Walgreens Loses Contract With California Over Stance on Abortion Pill
The governor of California said on Wednesday that he would not renew a multimillion-dollar contract with Walgreens, after the pharmacy chain announced that it would stop selling an abortion pill in 21 states that had threatened legal action.
The governor, Gavin Newsom, a Democrat, said he had directed the California Department of General Services to notify Walgreens that it would withdraw a planned renewal of the contract that was supposed to take effect on May 1. He said the state had paid Walgreens $54 million over the life of the contract, which allowed it to get specialty prescription drugs that were mostly used by the Department of Corrections and Rehabilitation.

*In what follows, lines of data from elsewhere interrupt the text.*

## config.mk

```make
export PLATFORM = sky130hd
export DESIGN_NAME = data_mem_loader
export DESIGN_NICKNAME = d
export VERILOG_FILES = /design/src/rtl/data_mem_loader.sv
export SDC_FILE = /design/constraint.sdc
export NUM_CORES = 1
export LEC_CHECK = 0
export CAP_MARGIN = 20
export CORE_MARGIN = 2
export CORE_UTILIZATION = 45
export CTS_BUF_LIST = sky130_fd_sc_hd__clkbuf_4
export CTS_CLUSTER_DIAMETER = 80
export CTS_CLUSTER_SIZE = 14
export DETAILED_ROUTE_END_ITERATION = 12
export HOLD_SLACK_MARGIN = 0.05
export SLEW_MARGIN = 20
export SYNTH_ARGS = -nofsm -noshare
export SYNTH_HDL_FRONTEND = slang
export SYNTH_SLANG_ARGS = --single-unit
```

## constraint.sdc

```tcl
create_clock -name clk -period 5 [get_ports clk]
set_input_delay 0.5 -clock clk [delete_from_list [all_inputs] [get_ports clk]]
set_output_delay 0.5 -clock clk [all_outputs]
set_load 0.02 [all_outputs]
```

“California will not stand by as corporations cave to extremists and cut off critical access to reproductive care and freedom,” Mr. Newsom said in a statement.
Walgreens has found itself in the middle of the intense political and legal debate over abortion rights since the Supreme Court last year overturned Roe v. Wade, the 1973 decision that established a federal constitutional right to abortion. After Republican attorneys general in 21 states threatened legal action against pharmacy chains that sold the abortion pill mifepristone, Walgreens said it would no longer distribute the drug in those states.
The pharmacy chain’s decision was met with instant backlash from some customers and politicians in Democratic-led states. Mr. Newsom said on Monday that California would stop doing business with Walgreens and that he had ordered a review of all of the state’s contracts with the company.
A spokesperson for Walgreens did not immediately respond to a request for comment on Wednesday. A spokesman previously told The New York Times that Walgreens had decided before the legal threats that it would dispense mifepristone only where state laws allowed pharmacists to do so.